- [TASK DESCRIPTION] Within the entries below, how many lines carry the word "begin"? State the number and stop.

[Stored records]
===== src/rtl/zilla_pc_ctrl_sched.sv =====
// PC-control scheduler: sequences boot, fetch, trap entry/exit and debug halt/resume.
// Optional single-step support is enabled by defining ZILLA_PC_CTRL_DBG_STEP_EN.
module zilla_pc_ctrl_sched #(
  parameter int BOOT_CYCLES = 4,
  parameter int INT_HOLDOFF = 2,
  parameter int ID_WIDTH    = 8
) (
  input  logic                z_clk,
  input  logic                z_rst,
  input  logic                wdt_reset_i,
  input  logic                dbg_hartreset_i,
  input  logic                stall_valid_i,
  input  logic                exception_valid_i,
  input  logic                interrupt_req_i,
  input  logic [ID_WIDTH-1:0] interrupt_id_i,
  input  logic                csr_mstatus_mie_i,
  input  logic                mret_valid_i,
  input  logic                dbg_haltreq_i,
  input  logic                dbg_resumereq_i,
`ifdef ZILLA_PC_CTRL_DBG_STEP_EN
  input  logic                dbg_step_i,
`endif
  output logic [2:0]          zpc_pc_ctrl_o,
  output logic                trap_valid_o,
  output logic                ack_valid_o,
  output logic [ID_WIDTH-1:0] ack_interrupt_id_o,
  output logic                debug_mode_valid_o,
  output logic                resumeack_o
);

  localparam int BW = $clog2(BOOT_CYCLES + 1);
  localparam int HW = $clog2(INT_HOLDOFF + 2);

  typedef enum logic [2:0] {
    RST_S    = 3'd0,
    RUN_S    = 3'd1,
    TRAP_S   = 3'd2,
    XRET_S   = 3'd3,
    HALT_S   = 3'd4,
    RESUME_S = 3'd5,
    STEP_S   = 3'd6
  } state_t;

  state_t              r_state;
  state_t              w_next;
  logic                w_take_int;
  logic                w_rst;
  logic [BW-1:0]       r_boot_cnt;
  logic [HW-1:0]       r_hold;
  logic [2:0]          r_code;
  logic                r_trap;
  logic                r_ack;
  logic                r_dbg;
  logic                r_resack;
  logic [ID_WIDTH-1:0] r_ack_id;

  assign w_rst = z_rst | wdt_reset_i | dbg_hartreset_i;

  function automatic logic [2:0] code_of(input state_t s);
    case (s)
      RUN_S, STEP_S: code_of = 3'b001;
      TRAP_S:        code_of = 3'b010;
      XRET_S:        code_of = 3'b011;
      HALT_S:        code_of = 3'b100;
      RESUME_S:      code_of = 3'b101;
      default:       code_of = 3'b000;
    endcase
  endfunction

  // NOTE: every signal written here gets a default first so no path infers a latch.
  always_comb begin
    w_next     = r_state;
    w_take_int = 1'b0;
    case (r_state)
      RST_S: if (r_boot_cnt == BW'(BOOT_CYCLES - 1)) w_next = RUN_S;
      RUN_S: begin
        if (dbg_haltreq_i) begin
          w_next = HALT_S;
        end else if (exception_valid_i) begin
          w_next = TRAP_S;
        end else if (interrupt_req_i && csr_mstatus_mie_i && !stall_valid_i && r_hold == '0) begin
          w_next     = TRAP_S;
          w_take_int = 1'b1;
        end else if (mret_valid_i && !stall_valid_i) begin
          w_next = XRET_S;
        end
      end
      TRAP_S, XRET_S: w_next = RUN_S;
      HALT_S: if (dbg_resumereq_i && !dbg_haltreq_i) w_next = RESUME_S;
`ifdef ZILLA_PC_CTRL_DBG_STEP_EN
      RESUME_S: w_next = dbg_step_i ? STEP_S : RUN_S;
      STEP_S:   w_next = HALT_S;
`else
      RESUME_S: w_next = RUN_S;
`endif
      default: w_next = RST_S;
    endcase
  end

  // Outputs are registered from the next state so they line up with the state register.
  // NOTE: sequential state uses non-blocking assignments so all registers update from pre-edge values.
  always_ff @(posedge z_clk) begin
    if (w_rst) begin
      r_state    <= RST_S;
      r_boot_cnt <= '0;
      r_hold     <= '0;
      r_code     <= 3'b000;
      r_trap     <= 1'b0;
      r_ack      <= 1'b0;
      r_dbg      <= 1'b0;
      r_resack   <= 1'b0;
      r_ack_id   <= '0;
    end else begin
      r_state    <= w_next;
      r_boot_cnt <= (r_state == RST_S && w_next == RST_S) ? r_boot_cnt + BW'(1) : '0;
      if (r_state == TRAP_S) r_hold <= HW'(INT_HOLDOFF);
      else if (r_hold != '0) r_hold <= r_hold - HW'(1);
      r_code   <= code_of(w_next);
      r_trap   <= (w_next == TRAP_S);
      r_ack    <= w_take_int;
      r_dbg    <= (w_next == HALT_S);
      r_resack <= (w_next == RESUME_S);
      if (w_take_int) r_ack_id <= interrupt_id_i;
    end
  end

  assign zpc_pc_ctrl_o      = r_code;
  assign trap_valid_o       = r_trap;
  assign ack_valid_o        = r_ack;
  assign ack_interrupt_id_o = r_ack_id;
  assign debug_mode_valid_o = r_dbg;
  assign resumeack_o        = r_resack;

endmodule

- [RESPONSE] 9